Meta-analysis finds MyoD1 immunopositivity common in retroperitoneal spindle cell/sclerosing rhabdomyosarcoma

This study combined a meta-analysis of global literature (403 unique Sc/SRMS cases) with an institutional case series from Peking University International Hospital (12 adult patients) to characterize the clinical, pathological, and molecular features of retroperitoneal spindle cell/sclerosing rhabdomyosarcoma (Sc/SRMS). The intervention or comparator was not reported. The institutional cases typically presented with large, high-grade retroperitoneal tumors that frequently invaded adjacent organs.

In the institutional series, MYOD1 mutations were detected in 33.3% of patients. Immunohistochemical analysis showed MyoD1 immunopositivity in 92% of these cases, which was significantly greater than myogenin immunopositivity at 42% (P value reported). Safety, tolerability, and specific follow-up data were not reported.
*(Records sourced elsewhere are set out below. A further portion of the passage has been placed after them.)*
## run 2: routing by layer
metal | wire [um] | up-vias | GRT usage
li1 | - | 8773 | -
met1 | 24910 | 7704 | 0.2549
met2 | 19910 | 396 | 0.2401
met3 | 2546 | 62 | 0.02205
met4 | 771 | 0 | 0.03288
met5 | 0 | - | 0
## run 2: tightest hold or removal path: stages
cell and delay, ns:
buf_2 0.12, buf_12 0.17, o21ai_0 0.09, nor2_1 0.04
==> config.mk <==
export PLATFORM = sky130hd
export DESIGN_NAME = pipe_mux_nw
export DESIGN_NICKNAME = d
export VERILOG_FILES = /design/src/rtl/pipe_mux_nw.sv
export SDC_FILE = /design/constraint.sdc
export NUM_CORES = 1
export LEC_CHECK = 0
export BUFFER_PORTS_ARGS = -buffer_cell sky130_fd_sc_hd__buf_2
export CAP_MARGIN = 20
export CORE_UTILIZATION = 40
export CTS_BUF_LIST = sky130_fd_sc_hd__clkbuf_8
export DETAILED_ROUTE_END_ITERATION = 16
export GPL_ROUTABILITY_DRIVEN = 0
export PLACE_DENSITY = 0.82
export SLEW_MARGIN = 15
export SYNTH_ARGS = -nofsm -noshare
export SYNTH_HDL_FRONTEND = slang
export SYNTH_SLANG_ARGS = --single-unit
==> constraint.sdc <==
create_clock -name clk -period 2.5 [get_ports clk]
set_input_delay 0 -clock clk [delete_from_list [all_inputs] [get_ports clk]]
set_output_delay 0 -clock clk [all_outputs]
set_load 0.01 [all_outputs]
--- config.mk ---
export PLATFORM = sky130hd
export DESIGN_NAME = fare_accum_ctrl
export DESIGN_NICKNAME = d
export VERILOG_FILES = /design/src/rtl/fare_accum_ctrl.sv
export SDC_FILE = /design/constraint.sdc
export NUM_CORES = 1
export LEC_CHECK = 0
export ABC_AREA = 0
export CAP_MARGIN = 20
export CORE_MARGIN = 3
export CORE_UTILIZATION = 47
export CTS_BUF_LIST = sky130_fd_sc_hd__clkbuf_4
export CTS_CLUSTER_SIZE = 8
export DETAILED_ROUTE_END_ITERATION = 6
export GPL_TIMING_DRIVEN = 0
export PLACE_DENSITY_LB_ADDON = 0.05
export SLEW_MARGIN = 25
export SYNTH_ARGS = -nofsm -noshare
export SYNTH_HDL_FRONTEND = slang
export SYNTH_SLANG_ARGS = --single-unit
--- constraint.sdc ---
create_clock -name clk -period 3.01 [get_ports clk]
set_clock_uncertainty 0.15 [all_clocks]
set_input_delay 0.4515 -clock clk [delete_from_list [all_inputs] [get_ports clk]]
set_output_delay 0.4515 -clock clk [all_outputs]
set_load 0.02 [all_outputs]
--- src/rtl/fare_accum_ctrl.sv ---
// fare_accum_ctrl: taxi fare sequencer sharing one BCD adder between distance and waiting ticks; NIGHT_SURCHARGE_EN adds a night double-add
module fare_accum_ctrl #(
  parameter logic [15:0] BASE_FARE  = 16'h0800,
  parameter logic [7:0]  BASE_UNITS = 8'd30,
  parameter logic [15:0] DIST_RATE  = 16'h0020,
  parameter logic [15:0] WAIT_RATE  = 16'h0010
) (
  input  logic        clk,
  input  logic        rst,
  input  logic        start,
  input  logic        stop,
  input  logic        dist_tick,
  input  logic        wait_tick,
`ifdef NIGHT_SURCHARGE_EN
  input  logic        night,
`endif
  output logic [15:0] add_a,
  output logic [15:0] add_b,
  output logic        add_cin,
  input  logic [15:0] add_sum,
  input  logic        add_cout,
  output logic [15:0] fare,
  output logic        busy,
  output logic        ovf,
  output logic        done
);
`ifdef NIGHT_SURCHARGE_EN
  typedef enum logic [1:0] {IDLE, RUN, DRAIN, NIGHT2} state_t;
  logic [15:0] rate_q;
  logic        ret_drain;
`else
  typedef enum logic [1:0] {IDLE, RUN, DRAIN} state_t;
`endif
  state_t      state, next_state;
  logic [7:0]  free_cnt;
  logic [3:0]  dist_pend, wait_pend;
  logic        grant, grant_dist, grant_wait, accept, dist_inc, wait_inc;

  // state register
  always_ff @(posedge clk or posedge rst)
    if (rst) state <= IDLE;
    else state <= next_state;

  // next-state logic
  always_comb begin
    next_state = state;
    case (state)
      IDLE:  next_state = start ? RUN : IDLE;
`ifdef NIGHT_SURCHARGE_EN
      RUN:    next_state = (grant && night && !add_cout) ? NIGHT2 : stop ? DRAIN : RUN;
      DRAIN:  next_state = (grant && night && !add_cout) ? NIGHT2 : grant ? DRAIN : IDLE;
      NIGHT2: next_state = (ret_drain || stop) ? DRAIN : RUN;
`else
      RUN:   next_state = stop ? DRAIN : RUN;
      DRAIN: next_state = grant ? DRAIN : IDLE;
`endif
      default: next_state = IDLE;
    endcase
  end

  // adder arbitration, tick acceptance and status outputs
  always_comb begin
    grant_dist = (state == RUN || state == DRAIN) && !ovf && dist_pend != 4'd0;
    grant_wait = (state == RUN || state == DRAIN) && !ovf && dist_pend == 4'd0 && wait_pend != 4'd0;
`ifdef NIGHT_SURCHARGE_EN
    grant  = grant_dist || grant_wait || state == NIGHT2;
    add_b  = state == NIGHT2 ? rate_q : grant_dist ? DIST_RATE : grant_wait ? WAIT_RATE : 16'h0000;
    accept = !ovf && (state == RUN || (state == NIGHT2 && !ret_drain));
`else
    grant  = grant_dist || grant_wait;
    add_b  = grant_dist ? DIST_RATE : grant_wait ? WAIT_RATE : 16'h0000;
    accept = !ovf && state == RUN;
`endif
    dist_inc = accept && dist_tick && free_cnt >= BASE_UNITS && (dist_pend != 4'hf || grant_dist);
    wait_inc = accept && wait_tick && (wait_pend != 4'hf || grant_wait);
    busy     = state != IDLE;
    add_a    = fare;
    add_cin  = 1'b0;
  end

  // fare, overflow, pending counters and done pulse
  always_ff @(posedge clk or posedge rst)
    if (rst) begin
      fare      <= 16'h0000;
      ovf       <= 1'b0;
      done      <= 1'b0;
      free_cnt  <= 8'd0;
      dist_pend <= 4'd0;
      wait_pend <= 4'd0;
`ifdef NIGHT_SURCHARGE_EN
      rate_q    <= 16'h0000;
      ret_drain <= 1'b0;
`endif
    end else begin
      done <= state == DRAIN && next_state == IDLE;
      if (state == IDLE && start) begin
        fare      <= BASE_FARE;
        ovf       <= 1'b0;
        free_cnt  <= 8'd0;
        dist_pend <= 4'd0;
        wait_pend <= 4'd0;
      end else if (grant && add_cout) begin
        fare      <= 16'h9999;
        ovf       <= 1'b1;
        dist_pend <= 4'd0;
        wait_pend <= 4'd0;
      end else begin
        if (grant) fare <= add_sum;
        if (accept && dist_tick && free_cnt < BASE_UNITS) free_cnt <= free_cnt + 8'd1;
        dist_pend <= dist_pend + {3'b000, dist_inc} - {3'b000, grant_dist};
        wait_pend <= wait_pend + {3'b000, wait_inc} - {3'b000, grant_wait};
      end
`ifdef NIGHT_SURCHARGE_EN
      if (state != NIGHT2) begin
        rate_q    <= add_b;
        ret_drain <= state == DRAIN || stop;
      end
`endif
    end
endmodule
==> summary.md <==
| Metric | Value |
|---|---|
| H-tree levels | 2 |
| DRT iter0 DRCs | 48 |
| Layout cells sized above 1 | 0.174 |
| Worst Path Class, Setup | register to primary output |
| Final ANT Viol Nets | 0 |
| Cell Pwr Density | 1100 nW/um^2 |
| Top_reg_cell synth | dfrtp_1 |
| Final worst setup slack | 0.165 ns |
| IO Port Bufs | 58 |
| Die Height | 74.8 um |
| # rows | 24 |
| R2r worst-path depth | 12 |
| FILL cells | 378 |
| Detail Placement HPWL | 3.68 mm |
| Routed WL | 4.79 mm |
| Synth cell types | 39 |
| Status | finished clean |
| Measured slew at the worst slew-check pin | 0.763 ns |
| First-pass GRT wire length | 7.86 mm |
| Clock root buffer | clkbuf_4 |
| Reg-to-Reg Start | state[0] |
| Initial core utilization | 0.497 |
| I/O Pins | 75 |
| Crit path DAT | 2.24 ns |
| Crit. Startpoint | state[0] |
| FFs w/ async S/R, synth | 1.00 |
| Worst hold path type | input pin to register |
| Most common cell after layout, fill and taps aside | clkdlybuf4s50_1 |
| Peak supply drop | 0.000534 V |
| Total CTS buffers | 5 |
| Dpl cells | 359 |
| Setup TNS | 0 ns |
| Yosys warns | 0 |
| Register bit total from synthesis | 36 |
| Via Count | 1811 |
| Post-synth EDFFs | 0 |
| Final period demand of the worst path | 2.85 ns |
| Clock Tree Buf Depth | 2 |
| Antenna violations before repair | 0 |
| Pin count of the biggest net entering global routing | 37 |
| Startpoint class of the critical path | register |
| Hold Crit Depth | 3 |
| Max_slew headroom | 0.491 |
| Maximum clock rate | 351 MHz |
| Post-Syn Area | 2220 um^2 |
| Post-synthesis sequential area ratio | 0.405 |
| Final setup violation count | 0 |
| Worst setup EP type | primary output |
| DR vias/cell | 4.92 |
| GRT Total Usage | 0.185 |
| Layout area overhead | 34.3% |
| Final Cell Area | 2980 um^2 |
| Clock sink total | 36 |
| Vias in the first global route | 1708 |
| Period utilisation layout | 0.945 |
| Pre-antenna DRT Iters | 4 |
| LEAKAGE | 1.42 nW |
| Final Hold Viols | 0 |
| WL/cell | 13.0 um |
| Slew Limit Fails | 0 |
| Core area | 4470 um^2 |
| TritonCTS clock tree | done |
| Cell count after synthesis | 235 |
| Die area | 5590 um^2 |
| RSZ-0062 raised after global routing | no |
| Max cap viols | 0 |
| CP max FO | 7 |
| Total gr overflow | 0 |
| Die width | 74.8 um |
| Worst skew pair latency | 0.33 ns |
| Placed cell areas | 2920 um^2 |
| Fin cells | 368 |
| Number of inserted diodes | 0 |
| Routability Congestion | 0.809 |
| Clock Pin Slew Worst Setup and Hold Paths | 0.11 ns |
| Mean Syn Cell Area | 9.46 um^2 |
| Residual DRC count | 0 |
| Most frequent cells in the layout | 58 x clkdlybuf4s50_1, 36 x dfrtp_1, 33 x buf_4 |
| Worst hold start | add_cout |
| Hold buffers post-CTS | 0 |
| Final Net Count | 357 |
| Place WS | 0.157 ns |
| Required @ worst endpoint | 2.41 ns |
[area by class of cell]
class / count / area [um^2] / share of cell area
Clock buffer: 5 / 37.5 / 0.0126
Multi-Input combinational cell: 156 / 1030 / 0.345
Timing Repair Buffer: 59 / 588 / 0.197
Clock inverter: 3 / 13.8 / 0.00461
Inverter: 15 / 56.3 / 0.0189
Sequential cell: 36 / 901 / 0.302
Buffer: 42 / 293 / 0.0981
Tap cell: 52 / 65.1 / 0.0218
[metal layers]
| layer | up-vias | part of all wire | GRT usage |
|---|---|---|---|
| met5 | - | 0 | 0 |
| met4 | 0 | 0.011 | 0.0632 |
| met3 | 4 | 0.043 | 0.0401 |
| met2 | 43 | 0.50 | 0.306 |
| met1 | 854 | 0.45 | 0.239 |
| li1 | 910 | - | - |
[flip-flops by register name, indices dropped and copies added (netlist names)]
register   flops
free_cnt       8
dist_pend      4
done           1
state          2
add_a         16
wait_pend      4
ovf            1
[critical path: stages (launching register included)]
cell and delay, ns:
dfrtp_1 0.39, inv_1 0.07, ha_1 0.34, nand2b_4 0.05, buf_2 0.17, nor2_1 0.18
buf_4 0.14, clkdlybuf4s50_1 0.59
[metrics by stage]
step	hold WS (ns)	util	power [mW]
after floorplan	0.305	-	2.27
after global placement	0.326	0.653	3.00
after detailed placement	0.333	0.653	3.04
after CTS	0.306	0.664	3.30
after global routing	0.320	0.667	3.58
final	0.318	0.667	3.27
[repair_timing]
item,CTS,global route
gates resized for setup,0,1
setup buffers,0,1
endpoints found under the setup margin,0,3
[Yosys cell counts (2+ instances only)]
| master | instances | area [um^2] |
|---|---|---|
| a21o_1 | 3 | 22.5 |
| a21oi_1 | 17 | 85.1 |
| and2_1 | 2 | 12.5 |
| and3_1 | 8 | 50.1 |
| buf_2 | 4 | 20.0 |
| buf_4 | 32 | 240 |
| clkbuf_1 | 5 | 18.8 |
| dfrtp_1 | 36 | 901 |
| fa_1 | 2 | 40.0 |
| ha_1 | 17 | 213 |
| inv_1 | 15 | 56.3 |
| nand2_1 | 14 | 52.6 |
| nand2b_1 | 2 | 12.5 |
| nand3_1 | 11 | 55.1 |
| nand4_1 | 4 | 25.0 |
| nor2_1 | 16 | 60.1 |
| nor3_1 | 17 | 85.1 |
| nor3b_1 | 2 | 15.0 |
| nor3b_4 | 2 | 37.5 |
| o2111ai_1 | 2 | 17.5 |
| o21ai_0 | 2 | 10.0 |
| or4_1 | 2 | 15.0 |
| xnor2_1 | 4 | 35.0 |
[where the power goes]
group	internal, mW	switching, mW
sequential	0.679	0.159
clock	0.0858	0.156
combinational	1.07	1.13
[logic make-up after synthesis]
kind of cell,after synthesis,synth area share
and+or+nand+nor,84,0.207
buffers and inverters,57,0.157
DFF,36,0.405
AOI/OAI and AO/OA,34,0.0997
adders and majority gates,19,0.114
xor gates and xnor gates,4,0.0158
other,1,0.00169
[path summary, 6_finish.rpt]
check | endpoint | slack (ns)
worst max register to register | wait_pend[2] | 0.24
max in group asynchronous | free_cnt[7] | 1.81
worst min register to register | free_cnt[7] | 0.35
min in group asynchronous | add_a[9] | 0.41
worst max-delay path | add_b[5] | 0.16
worst min-delay path | add_a[15] | 0.32
No activity file was read; power rests on OpenSTA's default activity.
Key limitations include the study's design as a meta-analysis and retrospective case series, which inherently limits causal inference. The rarity of retroperitoneal Sc/SRMS makes it exceptionally uncommon and poorly characterized. The practice relevance is not explicitly stated, but the findings contribute descriptive data on a rare tumor subtype. Clinicians should recognize that this evidence is observational and preliminary for this specific anatomical site.